# Mo. officer shoots armed sister



## kwflatbed (Dec 29, 2004)

By Bill Bryan 
St. Louis Post-Dispatch
An armed woman with a history of mental problems was shot and wounded by her brother, a St. Louis police officer, during an early-morning domestic incident at their parents' home in Affton, authorities said.

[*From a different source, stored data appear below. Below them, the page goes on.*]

`config.mk`:
```
export PLATFORM = sky130hd
export DESIGN_NAME = unordered_list_table_unit
export DESIGN_NICKNAME = d
export VERILOG_FILES = /design/src/rtl/ult_pkg.sv /design/src/rtl/ult_ram.sv /design/src/rtl/unordered_list_table_unit.sv
export SDC_FILE = /design/constraint.sdc
export NUM_CORES = 1
export LEC_CHECK = 0
export BUFFER_PORTS_ARGS = -buffer_cell sky130_fd_sc_hd__buf_2
export CAP_MARGIN = 10
export CORE_MARGIN = 2
export CORE_UTILIZATION = 45
export DETAILED_ROUTE_END_ITERATION = 6
export PLACE_DENSITY = 0.63
export SLEW_MARGIN = 20
export SYNTH_ARGS = -nofsm -noshare
export SYNTH_HDL_FRONTEND = slang
export SYNTH_SLANG_ARGS = --single-unit
```
`constraint.sdc`:
```
create_clock -name clk_i -period 8.61 [get_ports clk_i]
set_input_delay 1.722 -clock clk_i [delete_from_list [all_inputs] [get_ports clk_i]]
set_output_delay 1.722 -clock clk_i [all_outputs]
set_load 0.03 [all_outputs]
```
`src/rtl/ult_pkg.sv`:
```
// ----------------------------------------------------------------------------
// ult_pkg: shared types and constants for the unordered list table
// Command codes, controller states and register map.
// ----------------------------------------------------------------------------
`default_nettype none

package ult_pkg;

  localparam int ValueW = 32;
  localparam int CountW = 5;
  localparam int CmdW   = 2;
  localparam int AddrW  = 3;

  // register map (index = paddr[2])
  localparam logic REG_CAPACITY = 1'b0;

  localparam logic [CountW-1:0] CapacityReset = 5'd16;

  typedef enum logic [CmdW-1:0] {
    CMD_APPEND = 2'd0,
    CMD_SEARCH = 2'd1,
    CMD_REMOVE = 2'd2
  } cmd_e;

  typedef enum logic [3:0] {
    ST_IDLE = 4'b0001,
    ST_CMP  = 4'b0010,
    ST_MOVE = 4'b0100,
    ST_RESP = 4'b1000
  } state_e;

endpackage

`default_nettype wire

```
`src/rtl/ult_ram.sv`:
```
// ----------------------------------------------------------------------------
// ult_ram: generic single-write, single-read RAM
// One write port and one read port, read data registered.
// ----------------------------------------------------------------------------
`default_nettype none

module ult_ram #(
  parameter int WIDTH = 32,
  parameter int DEPTH = 16,
  parameter int AW    = (DEPTH > 1) ? $clog2(DEPTH) : 1
) (
  input  wire logic             clk_i,
  input  wire logic             we_i,
  input  wire logic [AW-1:0]    waddr_i,
  input  wire logic [WIDTH-1:0] wdata_i,
  input  wire logic             re_i,
  input  wire logic [AW-1:0]    raddr_i,
  output logic      [WIDTH-1:0] rdata_o
);

  logic [WIDTH-1:0] mem_q [DEPTH];

  always_ff @(posedge clk_i) begin
    if (we_i) begin
      mem_q[waddr_i] <= wdata_i;
    end
  end

  always_ff @(posedge clk_i) begin
    if (re_i) begin
      rdata_o <= mem_q[raddr_i];
    end
  end

endmodule

`default_nettype wire

```
`src/rtl/unordered_list_table_unit.sv`:
```
// ----------------------------------------------------------------------------
// unordered_list_table_unit: unordered table of signed 32-bit values
// Append, search (lowest index) and remove-all (move last into the hole).
//
//  channel   dir  fields (low bit up)              transaction when
//  s_axis    in   tuser: command  tdata: value     tvalid & tready
//  m_axis    out  tuser: ok       tdata: position  tvalid & tready
//  apb       in   pwdata[4:0]: capacity @ 0x0      psel & penable & pwrite
//
// Append writes the RAM as the command is taken, then passes through ST_RESP
// to the output register. Search compares one stored entry per cycle through
// the RAM read port. Remove-all scans the same way; each removal reads the
// last entry and writes it into the hole in ST_MOVE. The table RAM needs no
// clearing after reset; capacity resets to 16. A stalled output holds one
// result while the next command is accepted.
// ----------------------------------------------------------------------------
`default_nettype none

module unordered_list_table_unit
  import ult_pkg::*;
#(
  parameter int DEPTH = 16
) (
  input  wire logic              clk_i,
  input  wire logic              rst_ni,
  // command stream
  input  wire logic              s_axis_tvalid,
  output logic                   s_axis_tready,
  input  wire logic [ValueW-1:0] s_axis_tdata,   // [31:0] value
  input  wire logic [CmdW-1:0]   s_axis_tuser,   // [1:0] command
  // result stream
  output logic                   m_axis_tvalid,
  input  wire logic              m_axis_tready,
  output logic [7:0]             m_axis_tdata,   // [4:0] position, [7:5] zero
  output logic                   m_axis_tuser,   // [0] ok
  // configuration
  input  wire logic              psel,
  input  wire logic              penable,
  input  wire logic              pwrite,
  input  wire logic [AddrW-1:0]  paddr,
  input  wire logic [31:0]       pwdata,
  output logic      [31:0]       prdata,
  output logic                   pready
);

  localparam int AW = (DEPTH > 1) ? $clog2(DEPTH) : 1;
  localparam logic [CountW-1:0] DepthSat = (DEPTH > 31) ? 5'd31 : 5'(DEPTH);

  function automatic logic [AW-1:0] to_addr(input logic [CountW-1:0] c);
    logic [AW+CountW-1:0] w;
    w = {{AW{1'b0}}, c};
    return w[AW-1:0];
  endfunction

  state_e              state_q, state_d;
  logic                rmv_q, rmv_d;        // 1: remove-all, 0: search
  logic [ValueW-1:0]   val_q, val_d;
  logic [CountW-1:0]   idx_q, idx_d;
  logic [CountW-1:0]   cnt_q, cnt_d;
  logic                hit_q, hit_d;
  logic                res_ok_q, res_ok_d;
  logic [CountW-1:0]   res_pos_q, res_pos_d;
  logic                m_valid_q, m_valid_d;
  logic                out_ok_q, out_ok_d;
  logic [CountW-1:0]   out_pos_q, out_pos_d;
  logic [CountW-1:0]   cap_q;
  logic                fwd_q;
  logic [ValueW-1:0]   fwd_data_q;

  logic                we, re;
  logic [AW-1:0]       waddr, raddr;
  logic [ValueW-1:0]   wdata, ram_rdata, rdata;
  logic [CountW-1:0]   eff_cap, idx_inc, cnt_dec;
  logic                in_hs, cfg_wr, match, more;

  // ---------------------------------------------------------------- config
  assign pready = 1'b1;
  assign cfg_wr = psel && penable && pwrite;
  assign prdata = (paddr[2] == REG_CAPACITY) ? {27'd0, cap_q} : 32'd0;

  always_ff @(posedge clk_i or negedge rst_ni) begin
    if (!rst_ni) begin
      cap_q <= CapacityReset;
    end else if (cfg_wr && paddr[2] == REG_CAPACITY) begin
      cap_q <= pwdata[CountW-1:0];
    end
  end

  assign eff_cap = (int'(cap_q) < DEPTH) ? cap_q : DepthSat;

  // ---------------------------------------------------------------- table
  ult_ram #(
    .WIDTH (ValueW),
    .DEPTH (DEPTH),
    .AW    (AW)
  ) u_ram (
    .clk_i   (clk_i),
    .we_i    (we),
    .waddr_i (waddr),
    .wdata_i (wdata),
    .re_i    (re),
    .raddr_i (raddr),
    .rdata_o (ram_rdata)
  );

  // read of the entry written in the same cycle gets the new data
  assign rdata = fwd_q ? fwd_data_q : ram_rdata;

  always_ff @(posedge clk_i) begin
    fwd_q      <= we && re && (waddr == raddr);
    fwd_data_q <= wdata;
  end

  // ---------------------------------------------------------------- control
  assign s_axis_tready = (state_q == ST_IDLE);
  assign in_hs   = s_axis_tvalid && s_axis_tready;
  assign idx_inc = 5'(idx_q + 5'd1);
  assign cnt_dec = 5'(cnt_q - 5'd1);
  assign match   = (rdata == val_q);
  assign more    = (idx_inc < cnt_q);

  always_comb begin
    state_d   = state_q;
    rmv_d     = rmv_q;
    val_d     = val_q;
    idx_d     = idx_q;
    cnt_d     = cnt_q;
    hit_d     = hit_q;
    res_ok_d  = res_ok_q;
    res_pos_d = res_pos_q;
    we        = 1'b0;
    waddr     = to_addr(cnt_q);
    wdata     = s_axis_tdata;
    re        = 1'b0;
    raddr     = to_addr(idx_inc);

    case (state_q)
      ST_IDLE: begin
        if (in_hs) begin
          val_d     = s_axis_tdata;
          idx_d     = '0;
          hit_d     = 1'b0;
          res_ok_d  = 1'b0;
          res_pos_d = '0;
          state_d   = ST_RESP;
          case (cmd_e'(s_axis_tuser))
            CMD_APPEND: begin
              if (cnt_q < eff_cap) begin
                we        = 1'b1;
                cnt_d     = 5'(cnt_q + 5'd1);
                res_ok_d  = 1'b1;
                res_pos_d = 5'(cnt_q + 5'd1);
              end
            end
            CMD_SEARCH, CMD_REMOVE: begin
              rmv_d = (cmd_e'(s_axis_tuser) == CMD_REMOVE);
              if (cnt_q != '0) begin
                re      = 1'b1;
                raddr   = to_addr('0);
                state_d = ST_CMP;
              end
            end
            default: ;
          endcase
        end
      end

      ST_CMP: begin
        if (match && !rmv_q) begin
          res_ok_d  = 1'b1;
          res_pos_d = idx_q;
          state_d   = ST_RESP;
        end else if (match) begin
          // fetch the last entry to fill the hole
          cnt_d   = cnt_dec;
          hit_d   = 1'b1;
          re      = 1'b1;
          raddr   = to_addr(cnt_dec);
          state_d = ST_MOVE;
        end else if (more) begin
          idx_d = idx_inc;
          re    = 1'b1;
        end else begin
          res_ok_d  = rmv_q && hit_q;
          res_pos_d = rmv_q ? cnt_q : '0;
          state_d   = ST_RESP;
        end
      end

      ST_MOVE: begin
        // rdata is the former last entry, now stored at idx
        we    = 1'b1;
        waddr = to_addr(idx_q);
        wdata = rdata;
        if ((idx_q < cnt_q) && match) begin
          cnt_d = cnt_dec;
          re    = 1'b1;
          raddr = to_addr(cnt_dec);
        end else if ((idx_q < cnt_q) && more) begin
          idx_d   = idx_inc;
          re      = 1'b1;
          state_d = ST_CMP;
        end else begin
          res_ok_d  = hit_q;
          res_pos_d = cnt_q;
          state_d   = ST_RESP;
        end
      end

      ST_RESP: begin
        if (!m_valid_q || m_axis_tready) begin
          state_d = ST_IDLE;
        end
      end

      default: state_d = ST_IDLE;
    endcase
  end

  // output register
  always_comb begin
    m_valid_d = m_valid_q;
    out_ok_d  = out_ok_q;
    out_pos_d = out_pos_q;
    if (m_valid_q && m_axis_tready) begin
      m_valid_d = 1'b0;
    end
    if (state_q == ST_RESP && (!m_valid_q || m_axis_tready)) begin
      m_valid_d = 1'b1;
      out_ok_d  = res_ok_q;
      out_pos_d = res_pos_q;
    end
  end

  always_ff @(posedge clk_i or negedge rst_ni) begin
    if (!rst_ni) begin
      state_q   <= ST_IDLE;
      cnt_q     <= '0;
      m_valid_q <= 1'b0;
    end else begin
      state_q   <= state_d;
      cnt_q     <= cnt_d;
      m_valid_q <= m_valid_d;
    end
  end

  always_ff @(posedge clk_i) begin
    rmv_q     <= rmv_d;
    val_q     <= val_d;
    idx_q     <= idx_d;
    hit_q     <= hit_d;
    res_ok_q  <= res_ok_d;
    res_pos_q <= res_pos_d;
    out_ok_q  <= out_ok_d;
    out_pos_q <= out_pos_d;
  end

  assign m_axis_tvalid = m_valid_q;
  assign m_axis_tuser  = out_ok_q;
  assign m_axis_tdata  = {3'd0, out_pos_q};

  // ---------------------------------------------------------------- checks
  a_cnt_bound: assert property (@(posedge clk_i) disable iff (!rst_ni)
    cnt_q <= DepthSat)
    else $error("count exceeds table depth");

  a_scan_in_range: assert property (@(posedge clk_i) disable iff (!rst_ni)
    (state_q == ST_CMP) |-> (idx_q < cnt_q))
    else $error("scan index beyond count");

  a_cnt_step: assert property (@(posedge clk_i) disable iff (!rst_ni)
    !$stable(cnt_q) |-> (cnt_q == 5'($past(cnt_q) + 5'd1) ||
                         cnt_q == 5'($past(cnt_q) - 5'd1)))
    else $error("count moved by more than one");

  a_out_from_resp: assert property (@(posedge clk_i) disable iff (!rst_ni)
    $rose(m_valid_q) |-> $past(state_q == ST_RESP))
    else $error("result loaded outside response state");

endmodule

`default_nettype wire

```
==> flow_summary.yaml <==
outcome:
  status: "complete, no violations"
setup_path:
  worstSetupEndpointType: "flip-flop"
  crit_fanout: 78
  reg2reg_from: "fwd_q"
  critPathMaxStageDelay_ps: 830
  path_class: "flip-flop to flip-flop"
  r2r-end: "u_ram.rdata_o[9]"
  startpoint: "fwd_q"
  crit_path_end: "u_ram.rdata_o[9]"
  reg2regPathDepth: 12
  cp.required_ps: 8970
  ff2ff_setup_slack_ps: 2630
  crit_path_cell_trace: "buf_4 -> mux2i_1 -> xnor2_1 -> nor4_1 -> nand4_1 -> nor2_4 -> o21ai_2 -> mux2_8 -> buf_4 -> mux2i_1 -> a32oi_1 -> and4_1"
  arrival_ps: 6340
  worst_path_max_delay_cell: "mux2_8"
  critPathLaunchType: "flip-flop"
global_routing:
  grt_pass1_vias: 14330
  grt_usage_pct: 21.55
  use_met2_pct: 36.30
  antenna_found_initial: 2
  met3_usage_pct: 3.305
  grt_util_met1_pct: 29.54
  grt_pass1_wl_um: 93530
  grt_max_degree: 125
  globalRoute.busiestLayer: "met2"
  grt_overflow: 0
timing:
  rsz0062_at_grt: "false"
  worstMarginPinSlew_ps: 1096
  slew_headroom_pct: 26.80
  setup_viol: 0
  fmaxAchievable_mhz: 167.1
  timing.final.hold_violations: 0
  fin_crit_ps: 5984
  min_period_over_period_pct: 69.50
  final.setup.tns_ps: 0
  holdWs_ps: 416.3
  clock_skew_ps: 25.04
  fin_ws_ps: 2626
  drv_slew: 0
drt:
  drc: 0
  wl_um: 64620
  viasPerCell: 5.712
  firstDrtPassIters: 5
  postRouteAntennaNets: 0
  vias: 14630
  drt-initial-drc-count: 1357
  wl_per_cell_um: 25.22
logic_synthesis:
  ys_ff_latch: 643
  yosys.area.top_type_share_pct: 69.18
  ys_seq_area_share_pct: 73.20
  synth_edf_count: 595
  synth_cell_types: 60
  yosys_warnings: 0
  synth.avg_cell_area_um2: 15.48
  synth_top_cell_by_area: "edfxtp_1"
  async_reset_ff_share_pct: 2.333
  syn_inst: 1669
  synth-main-ff-cell: "edfxtp_1"
  netlist_area_mm2: 0.02583
  netlist_top_cells_area: "edfxtp_1, mux2i_1, a32oi_1"
flow_run:
  maxCapViolations: 0
place:
  gp_congestion: 0.7977
  io_buffers: 59
  place_ws_ps: 2675
  dp_hpwl_um: 32810
  dpl_cell_area_mm2: 0.02697
clock_tree:
  tritoncts: "yes"
  clkTransAtPathRegs_ps: 60
  cts_root_buffer: "clkbuf_16"
  clockBufferDepth: 3
  clock_latency_ps: 610
  postCtsSetupBuffers: 0
  cts_resized: 0
  clock-sinks: 643
  cts_buffers: 69
  cts_hold_buf: 0
  htreeDepth: 3
hold_path:
  hold_path.class: "flip-flop to flip-flop"
power:
  peakVddDrop_v: 0.0002033
  leakage_uw: 0.01003
  p_per_area_mw_per_mm2: 330.7
final_layout:
  fillCellCount: 4628
  area_growth_pct: 13.48
  fin_nets: 1845
  drive_above_1_share_pct: 15.39
  design_area_mm2: 0.02931
  antenna_cells: 0
floorplanning:
  core_region_area_mm2: 0.05660
  die-width_um: 243.6
  start_util_pct: 45.63
  die-area_mm2: 0.05933
  fp-row-count: 87
  die_h_um: 243.6
  io_pins: 120
-- cell usage after synthesis (5+ instances only) --
| master | instances |
|---|---|
| dfrtp_1 | 13 |
| a32oi_1 | 110 |
| a21oi_1 | 51 |
| xnor2_1 | 45 |
| edfxtp_1 | 595 |
| and3_1 | 12 |
| nor2_1 | 78 |
| mux2_2 | 7 |
| buf_6 | 8 |
| and4_1 | 26 |
| nor4_1 | 8 |
| clkbuf_1 | 34 |
| buf_2 | 34 |
| mux2i_1 | 170 |
| nand2_1 | 254 |
| mux4_2 | 5 |
| ha_1 | 18 |
| a221oi_1 | 5 |
| inv_1 | 20 |
| buf_4 | 35 |
| a21o_1 | 9 |
| o21ai_0 | 8 |
| nor2b_1 | 10 |
| dfxtp_1 | 33 |
| a22o_1 | 5 |
| nor3_1 | 10 |
-- cells by family (layout without fill, tap and decap cells) --
kind of cell             count (synthesis)  count (layout)  share of synthesized area (%)
buffers and inverters                  135             243                          2.868
other                                    2              31                        0.02908
flip-flops                             643             643                          73.20
multiplexers                           189             189                          7.775
AO/OA/AOI/OAI                          208             208                          6.239
XOR/XNOR                                47              47                          1.594
AND/OR/NAND/NOR                        427             427                          7.426
adder cells (fa/ha/maj)                 18              18                         0.8720
-- worst max-delay path: cells and delay by family, from the launching register on --
kind,cells,cell delay (ps)
AOI/OAI and AO/OA,2,380
and+or+nand+nor,4,1510
muxes,3,1570
buffers and inverters,2,1300
DFF,1,710
xor gates and xnor gates,1,170
-- worst min path at each step --
stage	from	cells after the start	to
2_1_floorplan	res_ok_q	0	m_axis_tuser
3_3_place_gp	res_pos_q[1]	0	out_pos_q[1]
3_5_place_dp	res_pos_q[4]	0	out_pos_q[4]
4_1_cts	res_pos_q[4]	0	out_pos_q[4]
5_1_grt	res_ok_q	0	m_axis_tuser
6_report	res_pos_q[4]	0	out_pos_q[4]
-- registers in the layout (all words and copies together), names as in the netlist, 32 cells and up --
register	cells
val_q	32
u_ram.mem_q	512
u_ram.rdata_o	32
fwd_data_q	32
-- where the power goes --
group          switching [uW]  total, uW  leakage (uW)  internal, uW
clock                    1190       2890       0.00108          1700
sequential                115       3850       0.00582          3740
combinational            1880       2950       0.00313          1070
-- layer usage --
metal / routed length, um / share of wire (%)
met1: 27320 / 42
met2: 31750 / 49
met3: 4185 / 6.5
met4: 1363 / 2.1
met5: 0 / 0
-- per-stage QoR --
step	std cells	total power, uW	utilization (%)
2_1_floorplan	1698	5943	-
3_3_place_gp	2433	6783	47.65
3_5_place_dp	2433	6833	47.65
4_1_cts	2559	9718	51.56
5_1_grt	2562	10090	51.78
6_report	2562	9693	51.78
-- cell usage in the layout (no fill, tap or decap), drive strengths merged, types with 4 or more instances in the layout --
master / synthesis / layout
a2111oi: 4 / 4
a21o: 9 / 9
a21oi: 51 / 51
a221oi: 5 / 5
a22o: 5 / 5
a32oi: 110 / 110
and3: 12 / 12
and4: 26 / 26
buf: 81 / 97
bufinv: 0 / 5
clkbuf: 34 / 94
clkinv: 0 / 22
conb: 2 / 31
dfrtp: 13 / 13
dfxtp: 33 / 33
edfxtp: 595 / 595
ha: 18 / 18
inv: 20 / 22
mux2: 11 / 11
mux2i: 173 / 173
mux4: 5 / 5
nand2: 254 / 254
nand3: 4 / 4
nor2: 80 / 80
nor2b: 10 / 10
nor3: 10 / 10
nor4: 8 / 8
o21ai: 9 / 9
xnor2: 45 / 45
-- area by class of cell --
cell class / count / area (um2) / share of cell area [%]
Multi-Input combinational cell: 920 / 6554 / 22.36
Clock inverter: 32 / 322.8 / 1.101
Timing Repair Buffer: 97 / 613.1 / 2.092
Sequential cell: 643 / 18910 / 64.51
Tap cell: 756 / 945.9 / 3.227
Clock buffer: 94 / 1892 / 6.455
Inverter: 20 / 75.07 / 0.2561
Power figures use the tool's default switching activity.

Sgt. Steve DeBisschop, 54, fired three times at his sister, 47, after she threatened to shoot him, officials said. The woman suffered a graze wound of the right shoulder at the base of the neck and was taken to a hospital for treatment of the wound and psychiatric evaluation.
She is considered under arrest, and at some point criminal charges will be sought against her, said Officer Tracy Panus of the St. Louis County Police Department, which is investigating.
Panus said Wednesday afternoon that it was too soon to determine whether DeBisschop's actions were considered justified.
It happened shortly after 2 a.m., after DeBisschop was called to his father's home in the 9800 block of Vera Cruz Drive to try to calm his sister. The woman was armed with a gun belonging to her father, who is a retired St. Louis police sergeant, authorities said; when she pointed the weapon at DeBisschop and threatened to shoot him, he fired.
DeBisschop is a 34-year veteran of the St. Louis Police Department.


Copyright 2006 St. Louis Post-Dispatch, Inc.
All Rights Reserved


----------



## tazoez (Dec 9, 2005)

Damn, and I thought my family was screwed up.....


----------



## justanotherparatrooper (Aug 27, 2006)

Jerry Springer...here we come


----------



## Andy0921 (Jan 12, 2006)

Tough luck...Should have put the gun down


----------